El proyecto de investigación “Gobernanza participativa en Paraguay: los consejos municipales de desarrollo y las comisiones vecinales. Lecciones aprendidas y buenas prácticas”, impulsado por la organización Cultura y Participación (CyP).
La iniciativa se desarrolla en colaboración con el Programa de las Naciones Unidas para el Desarrollo (PNUD Paraguay) y la Universidad Nacional de Asunción (UNA), con financiamiento del Consejo Nacional de Ciencia y Tecnología (Conacyt) a través del programa Prociencia con apoyo del FEEI.
La investigación abarcó diez municipios del país, con el objetivo de analizar el funcionamiento de los consejos municipales de desarrollo (CMD) y las comisiones vecinales (CV). En el estudio se halló que la gobernanza participativa en Paraguay no responde a un molde único. Los CMD, impulsados desde 2016 como parte de la planificación participativa, han logrado consolidarse en varios municipios como espacios de articulación entre ciudadanía y autoridades locales.
UNA BUENA IDEA
Sin embargo, el entusiasmo no fue universal, pues entre 2015 y 2021, al menos 23 municipios no conformaron sus consejos, lo que sugiere que la participación ciudadana sigue siendo, en algunos casos, una buena idea, pendiente de implementación. En contraste, las comisiones vecinales aparecen como actores más constantes y, en muchos casos, más activos.

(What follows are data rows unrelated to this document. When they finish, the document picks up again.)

**src/rtl/note_pkg.sv**
```systemverilog
`default_nettype none
// ============================================================================
// Module      : note_pkg
// Description : Shared types and helpers for the polyphonic note parser:
//               keycode-to-note mapping, octave keycodes, FSM states and
//               the event record carried through the event FIFO.
// Revision    : 1.0 - initial release
// ============================================================================
package note_pkg;

    localparam int NOTE_MAX    = 63;
    // Voice field is sized for up to 16 voices; the top truncates it.
    localparam int EVT_VOICE_W = 4;

    localparam logic [7:0]        c_KEY_OCT_DN = 8'h3A;
    localparam logic [7:0]        c_KEY_OCT_UP = 8'h3B;
    localparam logic signed [2:0] c_OCT_MIN    = 3'sb110;
    localparam logic signed [2:0] c_OCT_MAX    = 3'sb010;

    typedef enum logic [1:0] {
        IDLE     = 2'd0,
        SCAN_OFF = 2'd1,
        SCAN_ON  = 2'd2,
        COMMIT   = 2'd3
    } state_t;

    typedef struct packed {
        logic                   on;
        logic [5:0]             note;
        logic [EVT_VOICE_W-1:0] voice;
    } evt_t;

    // Returns {hit, base}; base is the semitone offset 0..30 of the key.
    function automatic logic [5:0] key2note(input logic [7:0] key);
        logic [5:0] r;
        r = 6'd0;
        case (key)
            8'h1D: r = {1'b1, 5'd0};
            8'h1B: r = {1'b1, 5'd2};
            8'h06: r = {1'b1, 5'd4};
            8'h19: r = {1'b1, 5'd6};
            8'h05: r = {1'b1, 5'd8};
            8'h11: r = {1'b1, 5'd10};
            8'h10: r = {1'b1, 5'd12};
            8'h36: r = {1'b1, 5'd14};
            8'h37: r = {1'b1, 5'd16};
            8'h38: r = {1'b1, 5'd18};
            8'h04: r = {1'b1, 5'd5};
            8'h16: r = {1'b1, 5'd7};
            8'h07: r = {1'b1, 5'd9};
            8'h09: r = {1'b1, 5'd11};
            8'h0A: r = {1'b1, 5'd13};
            8'h0B: r = {1'b1, 5'd15};
            8'h0D: r = {1'b1, 5'd17};
            8'h0E: r = {1'b1, 5'd19};
            8'h0F: r = {1'b1, 5'd21};
            8'h33: r = {1'b1, 5'd23};
            8'h34: r = {1'b1, 5'd25};
            8'h14: r = {1'b1, 5'd10};
            8'h1A: r = {1'b1, 5'd12};
            8'h08: r = {1'b1, 5'd14};
            8'h15: r = {1'b1, 5'd16};
            8'h17: r = {1'b1, 5'd18};
            8'h1C: r = {1'b1, 5'd20};
            8'h18: r = {1'b1, 5'd22};
            8'h0C: r = {1'b1, 5'd24};
            8'h12: r = {1'b1, 5'd26};
            8'h13: r = {1'b1, 5'd28};
            8'h2F: r = {1'b1, 5'd30};
            default: r = 6'd0;
        endcase
        return r;
    endfunction

endpackage
`default_nettype wire

```
**src/rtl/evt_fifo.sv**
```systemverilog
`default_nettype none
// ============================================================================
// Module      : evt_fifo
// Description : Synchronous FIFO for parser events. Power-of-two depth.
//               A push while full is accepted only when a pop happens in
//               the same cycle; a push into an empty FIFO becomes visible
//               one cycle later (no bypass).
// Revision    : 1.0 - initial release
// ============================================================================
module evt_fifo
    import note_pkg::*;
#(
    parameter int  DEPTH = 8,
    parameter type T     = evt_t
) (
    input  logic clk,
    input  logic rst_n,
    input  logic i_push,
    input  T     i_data,
    output logic o_in_ready,
    output logic o_valid,
    input  logic i_ready,
    output T     o_data
);

    localparam int c_AW = $clog2(DEPTH);

    T                r_mem [DEPTH];
    logic [c_AW-1:0] r_wr;
    logic [c_AW-1:0] r_rd;
    logic [c_AW:0]   r_count;

    logic w_full;
    logic w_pop;
    logic w_wr;

    // Handshake qualification; a pop frees a slot for a same-cycle push.
    always_comb begin
        w_full     = (r_count == (c_AW+1)'(DEPTH));
        w_pop      = i_ready && (r_count != '0);
        o_in_ready = !w_full || w_pop;
        w_wr       = i_push && o_in_ready;
        o_valid    = (r_count != '0);
        o_data     = r_mem[r_rd];
    end

    // Pointer and occupancy bookkeeping.
    always_ff @(posedge clk or negedge rst_n) begin
        if (!rst_n) begin
            r_wr    <= '0;
            r_rd    <= '0;
            r_count <= '0;
        end else begin
            if (w_wr) r_wr <= r_wr + 1'b1;
            if (w_pop) r_rd <= r_rd + 1'b1;
            case ({w_wr, w_pop})
                2'b10:   r_count <= r_count + 1'b1;
                2'b01:   r_count <= r_count - 1'b1;
                default: r_count <= r_count;
            endcase
        end
    end

    // Storage array; contents are don't-care while the entry is empty.
    always_ff @(posedge clk) begin
        if (w_wr) r_mem[r_wr] <= i_data;
    end

endmodule
`default_nettype wire

```
**src/rtl/poly_note_parser.sv**
```systemverilog
`default_nettype none
// ============================================================================
// Module      : poly_note_parser
// Description : Turns HID keyboard reports into note-on/note-off events.
//               Each report is diffed against the previous one, one slot per
//               cycle: released keys free their voice, new keys claim the
//               lowest free voice. 3A/3B shift the octave. NUM_KEYS and
//               NUM_VOICES must be at least 2; NUM_VOICES at most 16.
// Revision    : 1.0 - initial release
// ============================================================================
module poly_note_parser
    import note_pkg::*;
#(
    parameter int NUM_KEYS   = 6,
    parameter int NUM_VOICES = 4,
    parameter int FIFO_DEPTH = 8
) (
    input  logic                          Clk,
    input  logic                          Reset_n,
    input  logic [NUM_KEYS-1:0][7:0]      keycodes,
    input  logic                          report_valid,
    output logic                          busy,
    output logic                          report_drop,
    output logic                          evt_valid,
    input  logic                          evt_ready,
    output logic                          evt_on,
    output logic [5:0]                    evt_note,
    output logic [$clog2(NUM_VOICES)-1:0] evt_voice,
    output logic                          voice_full,
    output logic signed [2:0]             octave
);

    localparam int                c_VW      = $clog2(NUM_VOICES);
    localparam int                c_IW      = $clog2(NUM_KEYS);
    localparam logic [c_IW-1:0]   c_LAST    = c_IW'(NUM_KEYS - 1);
    localparam logic signed [7:0] c_NOTE_HI = 8'(NOTE_MAX);

    state_t                      r_state, w_next;
    logic [c_IW-1:0]             r_idx;
    logic [NUM_KEYS-1:0][7:0]    r_prev, r_new;
    logic [NUM_VOICES-1:0]       r_v_busy;
    logic [NUM_VOICES-1:0][7:0]  r_v_key;
    logic [NUM_VOICES-1:0][5:0]  r_v_note;
    logic signed [2:0]           r_octave;
    logic                        r_report_drop, r_voice_full;

    logic [NUM_KEYS-1:0][7:0]    w_own, w_other;
    logic [7:0]                  w_key;
    logic                        w_in_other, w_dup, w_fresh;
    logic [5:0]                  w_map;
    logic                        w_held_hit, w_free_hit;
    logic [c_VW-1:0]             w_held_v, w_free_v;
    logic signed [7:0]           w_oct_ext, w_note_s;
    logic [5:0]                  w_note_on;
    logic                        w_do_off, w_want_on, w_do_on, w_no_voice;
    logic                        w_oct_up, w_oct_dn;
    logic                        w_need_push, w_push, w_stall, w_in_ready;
    logic                        w_busy;
    evt_t                        w_push_data, w_head;
    logic                        w_head_valid;
    logic                        w_unused;

    // Examine the current slot: is it a fresh key, which voices match/are free.
    always_comb begin
        w_own      = (r_state == SCAN_OFF) ? r_prev : r_new;
        w_other    = (r_state == SCAN_OFF) ? r_new  : r_prev;
        w_key      = w_own[r_idx];
        w_in_other = 1'b0;
        w_dup      = 1'b0;
        for (int j = 0; j < NUM_KEYS; j++) begin
            if (w_other[j] == w_key) w_in_other = 1'b1;
            if ((j < int'(r_idx)) && (w_own[j] == w_key)) w_dup = 1'b1;
        end
        w_fresh    = (w_key != 8'h00) && !w_in_other && !w_dup;

        w_held_hit = 1'b0;
        w_held_v   = '0;
        w_free_hit = 1'b0;
        w_free_v   = '0;
        // Descending walk leaves the lowest-numbered match in place.
        for (int v = NUM_VOICES - 1; v >= 0; v--) begin
            if (r_v_busy[v] && (r_v_key[v] == w_key)) begin
                w_held_hit = 1'b1;
                w_held_v   = c_VW'(v);
            end
            if (!r_v_busy[v]) begin
                w_free_hit = 1'b1;
                w_free_v   = c_VW'(v);
            end
        end

        w_map     = key2note(w_key);
        w_oct_ext = {{5{r_octave[2]}}, r_octave};
        w_note_s  = $signed({3'b000, w_map[4:0]}) + w_oct_ext * 8'sd12;
        if (w_note_s < 8'sd0)           w_note_on = 6'd0;
        else if (w_note_s > c_NOTE_HI)  w_note_on = 6'(NOTE_MAX);
        else                            w_note_on = w_note_s[5:0];

        w_do_off    = (r_state == SCAN_OFF) && w_fresh && w_map[5] && w_held_hit;
        w_want_on   = (r_state == SCAN_ON) && w_fresh && w_map[5];
        w_do_on     = w_want_on && w_free_hit;
        w_no_voice  = w_want_on && !w_free_hit;
        w_oct_up    = (r_state == SCAN_ON) && w_fresh && (w_key == c_KEY_OCT_UP);
        w_oct_dn    = (r_state == SCAN_ON) && w_fresh && (w_key == c_KEY_OCT_DN);

        w_need_push = w_do_off || w_do_on;
        w_push      = w_need_push && w_in_ready;
        w_stall     = w_need_push && !w_in_ready;

        w_push_data.on    = w_do_on;
        w_push_data.note  = w_do_on ? w_note_on : r_v_note[w_held_v];
        w_push_data.voice = EVT_VOICE_W'(w_do_on ? w_free_v : w_held_v);
    end

    // FSM state register.
    always_ff @(posedge Clk or negedge Reset_n) begin
        if (!Reset_n) r_state <= IDLE;
        else          r_state <= w_next;
    end

    // FSM next-state: each scan phase ends after its last slot is handled.
    always_comb begin
        w_next = r_state;
        case (r_state)
            IDLE:     if (report_valid) w_next = SCAN_OFF;
            SCAN_OFF: if (!w_stall && (r_idx == c_LAST)) w_next = SCAN_ON;
            SCAN_ON:  if (!w_stall && (r_idx == c_LAST)) w_next = COMMIT;
            COMMIT:   w_next = IDLE;
            default:  w_next = IDLE;
        endcase
    end

    // FSM outputs.
    always_comb begin
        w_busy = (r_state != IDLE);
    end

    // Report capture, slot index, voice table, octave and status pulses.
    always_ff @(posedge Clk or negedge Reset_n) begin
        if (!Reset_n) begin
            r_idx         <= '0;
            r_prev        <= '0;
            r_new         <= '0;
            r_v_busy      <= '0;
            r_v_key       <= '0;
            r_v_note      <= '0;
            r_octave      <= 3'sb000;
            r_report_drop <= 1'b0;
            r_voice_full  <= 1'b0;
        end else begin
            r_report_drop <= report_valid && w_busy;
            r_voice_full  <= w_no_voice;
            case (r_state)
                IDLE: begin
                    if (report_valid) begin
                        r_new <= keycodes;
                        r_idx <= '0;
                    end
                end
                SCAN_OFF, SCAN_ON: begin
                    if (!w_stall) r_idx <= (r_idx == c_LAST) ? '0 : r_idx + 1'b1;
                end
                COMMIT:  r_prev <= r_new;
                default: r_idx  <= '0;
            endcase
            if (w_push && w_do_off) r_v_busy[w_held_v] <= 1'b0;
            if (w_push && w_do_on) begin
                r_v_busy[w_free_v] <= 1'b1;
                r_v_key[w_free_v]  <= w_key;
                r_v_note[w_free_v] <= w_note_on;
            end
            if (w_oct_up && (r_octave != c_OCT_MAX)) r_octave <= r_octave + 3'sd1;
            if (w_oct_dn && (r_octave != c_OCT_MIN)) r_octave <= r_octave - 3'sd1;
        end
    end

    evt_fifo #(
        .DEPTH (FIFO_DEPTH),
        .T     (evt_t)
    ) u_fifo (
        .clk        (Clk),
        .rst_n      (Reset_n),
        .i_push     (w_push),
        .i_data     (w_push_data),
        .o_in_ready (w_in_ready),
        .o_valid    (w_head_valid),
        .i_ready    (evt_ready),
        .o_data     (w_head)
    );

    // Event fields are forced to zero when nothing is queued.
    always_comb begin
        busy        = w_busy;
        report_drop = r_report_drop;
        voice_full  = r_voice_full;
        octave      = r_octave;
        evt_valid   = w_head_valid;
        evt_on      = w_head.on && w_head_valid;
        evt_note    = w_head.note & {6{w_head_valid}};
        evt_voice   = w_head.voice[c_VW-1:0] & {c_VW{w_head_valid}};
        w_unused    = ^w_head;
    end

endmodule
`default_nettype wire
```
**config.mk**
```make
export PLATFORM = sky130hd
export DESIGN_NAME = poly_note_parser
export DESIGN_NICKNAME = d
export VERILOG_FILES = /design/src/rtl/note_pkg.sv /design/src/rtl/evt_fifo.sv /design/src/rtl/poly_note_parser.sv
export SDC_FILE = /design/constraint.sdc
export NUM_CORES = 1
export LEC_CHECK = 0
export CORE_ASPECT_RATIO = 0.9
export CORE_MARGIN = 2
export CORE_UTILIZATION = 30
export DETAILED_ROUTE_END_ITERATION = 10
export PLACE_DENSITY_LB_ADDON = 0.05
export SLEW_MARGIN = 20
export SYNTH_ARGS = -nofsm -noshare
export SYNTH_HDL_FRONTEND = slang
export SYNTH_SLANG_ARGS = --single-unit
```
**constraint.sdc**
```tcl
create_clock -name Clk -period 6.69 [get_ports Clk]
set_clock_uncertainty 0.2 [all_clocks]
set_input_delay 2.007 -clock Clk [delete_from_list [all_inputs] [get_ports Clk]]
set_output_delay 2.007 -clock Clk [all_outputs]
set_load 0.02 [all_outputs]
```
==> results of run 1 <==
metal layers:
layer | vias up | part of all wire, % | global-route usage (%)
met1 | 5296 | 54 | 29.5
li1 | 4927 | - | -
met5 | - | 0 | 0
met2 | 247 | 39 | 25.4
met3 | 44 | 5.0 | 2.53
met4 | 0 | 1.8 | 3.75
cell type report:
type / count / area (um^2)
clock buffers: 31 / 733
clock inverters: 23 / 210
fillers: 4770 / 30900
inverters: 40 / 150
multi-input cells: 910 / 7450
flip-flops and latches: 248 / 6570
well taps: 624 / 781
repair buffers: 126 / 1170
sequential cells by signal, indices dropped and copies added (netlist names):
name            cells
u_fifo.r_wr         3
voice_full          1
r_prev             48
r_v_busy            4
u_fifo.r_mem       72
report_drop         1
octave              3
r_new              48
r_v_note           24
r_v_key            32
u_fifo.r_count      4
r_state             2
r_idx               3
u_fifo.r_rd         3
path summary, 6_finish.rpt:
kind / to / cells past startpoint
max: u_fifo.r_mem[4][3] / 20
min: r_v_note[18] / 1
max reg2reg: u_fifo.r_mem[4][3] / 20
min reg2reg: r_v_note[18] / 1
max in group asynchronous: r_v_note[7] / 2
min in group asynchronous: r_new[16] / 1
logic make-up after synthesis:
group | Yosys count | share of synthesized area [%]
muxes | 280 | 22.1
xor gates and xnor gates | 66 | 3.96
AOI/OAI and AO/OA | 196 | 8.75
DFF | 248 | 45.0
and+or+nand+nor | 342 | 13.3
buffers and inverters | 130 | 4.35
adders and majority gates | 26 | 2.44
cells in the mapped netlist (all sizes together) (40+ instances only):
cell type	number	area, um^2
mux2	142	1610
mux2i	120	1210
buf	45	315
o21ai	66	330
xnor2	62	543
edfxtp	72	2160
clkbuf	45	169
nand3	65	360
nor2	45	169
dfrtp	176	4400
inv	40	150
nand2	66	260
stage by stage:
| step | util (%) | setup slack (ps) | hold WS (ps) |
|---|---|---|---|
| after CTS | 35.6 | 343 | 309 |
| after global routing | 35.6 | 80.6 | 321 |
| after floorplan | - | 1410 | 263 |
| after global placement | 33.6 | 381 | 288 |
| after detailed placement | 33.6 | 373 | 295 |
| final | 35.6 | 608 | 306 |
worst register-to-register path, delay by kind of cell (launching register included):
family	cells	cell delay [ps]
adders and majority gates	3	1030
DFF	1	410
buffers and inverters	3	730
AOI/OAI and AO/OA	5	1390
xor gates and xnor gates	1	190
muxes	2	600
and+or+nand+nor	6	1290
==> results.sh, run 1 <==
export IMPL_min_path_type="flop to flop"
export IMPL_status="complete, no violations"
export IMPL_htreeDepth=1
export IMPL_syn_avg_cell_area_um2=11.3
export IMPL_diodes=0
export IMPL_rsz0062_at_grt="false"
export IMPL_grt_pass1_vias=10518
export IMPL_cts_tree="built"
export IMPL_grt_max_degree=92
export IMPL_numCtsBuffers=29
export IMPL_postCtsSetupBuffers=0
export IMPL_netlist_cell_type_count=81
export IMPL_totalWireLength_mm=45.1
export IMPL_synth_seq_area_share_pct=45.0
export IMPL_rows=76
export IMPL_grt_overflow_total=0
export IMPL_hold_buffers=0
export IMPL_nets=1433
export IMPL_die_x_um=236
export IMPL_ant_nets=0
export IMPL_syn_to_final_growth_pct=16.9
export IMPL_end_kind="flop"
export IMPL_path_clk_slew_ps=60
export IMPL_setup_viol=0
export IMPL_worst_ep_required_time_ps=6800
export IMPL_cpPeakStageDelay_ps=600
export IMPL_die_y_um=213
export IMPL_gp_congestion=0.848
export IMPL_syn_num_nets=1366
export IMPL_finalMaxSlewViolations=0
export IMPL_antenna_found_initial=2
export IMPL_io_buffers=67
export IMPL_final_common_cell="dfrtp_1"
export IMPL_fmax_ghz=0.164
export IMPL_dp_cells=1948
export IMPL_fin_crit_ps=6080
export IMPL_insertion_delay_ps=590
export IMPL_avgViaCountPerCell=5.25
export IMPL_final_cell_mix="176 x dfrtp_1, 137 x mux2_2, 117 x mux2i_1"
export IMPL_dpl_hpwl_mm=32.9
export IMPL_cpMaxStageDelayCell="o2111a_1"
export IMPL_finalSetupTns_ps=0
export IMPL_tightest_slew_ps=1010
export IMPL_path_buf_inv=3
export IMPL_start_util_pct=30.4
export IMPL_io_pins=68
export IMPL_timing_final_crit_share_pct=90.9
export IMPL_hold_violations=0
export IMPL_yosysWarnings=0
export IMPL_cts_sinks=248
export IMPL_design_area_um2=17100
export IMPL_cp_cell_sequence="inv_1 -> ha_4 -> buf_12 -> mux2i_1 -> nand2_1 -> o2111a_1 -> nand2_1 -> buf_4 -> nor2_1 -> o41ai_1 -> a21oi_1 -> nor3_1 -> ha_1 -> fa_1 -> and2_1 -> o21ai_0 -> xnor2_1 -> a31oi_1 -> nor2_1 -> mux2_2"
export IMPL_stdcell_count=2002
export IMPL_netlist_instances=1288
export IMPL_cp_arrival_ps=6190
export IMPL_clockRootBuffer="clkbuf_16"
export IMPL_async_flop_share_pct=71.0
export IMPL_wl_per_cell_um=22.5
export IMPL_cts_buffer_depth=3
export IMPL_min_from="r_v_note[18]"
export IMPL_ys_dominant_reg_cell="dfrtp_1"
export IMPL_drive_above_1_share_pct=21.9
export IMPL_core_um2=47900
export IMPL_maxSlewHeadroom_pct=32.8
export IMPL_crit_start="r_state[1]"
export IMPL_regToRegStartpoint="r_state[1]"
export IMPL_vias=10514
export IMPL_drcViolationCount=0
export IMPL_syn_area_um2=14600
export IMPL_synth_edf_count=72
export IMPL_ys_ff_latch=248
export IMPL_cp_start_kind="flop"
export IMPL_grt_pass1_wl_mm=69.3
export IMPL_crit_path_max_fanout=18
export IMPL_critPathKind="flop to flop"
export IMPL_maxCapViolCount=0
export IMPL_drt_iter0_drc=719
export IMPL_ctsResizeCount=0
export IMPL_postPlaceCellArea_um2=16100
export IMPL_die_area_um2=50400
export IMPL_cp_top_family="compound AO/OA/AOI/OAI gates"
export IMPL_rrSetupSlack_ps=610
export IMPL_grt_usage_pct=18.3
export IMPL_dr_pass1_iters=7
Power of run 1 is left out: the tool's default activity adds up to more than one toggle a clock period on the data nets, which glitch-free logic cannot reach.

Reconocidas por la Ley Orgánica Municipal, estas organizaciones comunitarias cumplen funciones esenciales de representación, seguimiento y control del presupuesto. Eso sí, su nivel de incidencia no siempre depende de su compromiso, sino de la apertura de las autoridades locales, lo que introduce una variable interesante, que es que el participar no siempre garantiza ser escuchado.
EXPERIENCIAS INNOVADORAS
El estudio también destaca experiencias innovadoras que demuestran que, cuando la participación funciona, puede hacerlo muy bien. En Villa Hayes, por ejemplo, el Consejo Municipal de Desarrollo gestiona un presupuesto propio y articula alianzas con el sector privado, promoviendo transparencia y rendición de cuentas.
Mientras tanto, en Ciudad del Este y Pilar, se identificaron estrategias comunitarias adaptadas a las realidades locales, confirmando algo que ya se intuía: la participación ciudadana no tiene una receta única, aunque sí algunos ingredientes indispensables.
Entre los aprendizajes más relevantes, el proyecto resalta la necesidad de una participación plural que integre actores públicos, privados y ciudadanía, así como el valor del trabajo articulado y la autonomía de los espacios participativos.
En conjunto, los resultados muestran que la gobernanza participativa en Paraguay está lejos de ser una estructura acabada. Más bien, se trata de un proceso en construcción, donde conviven avances significativos con brechas evidentes.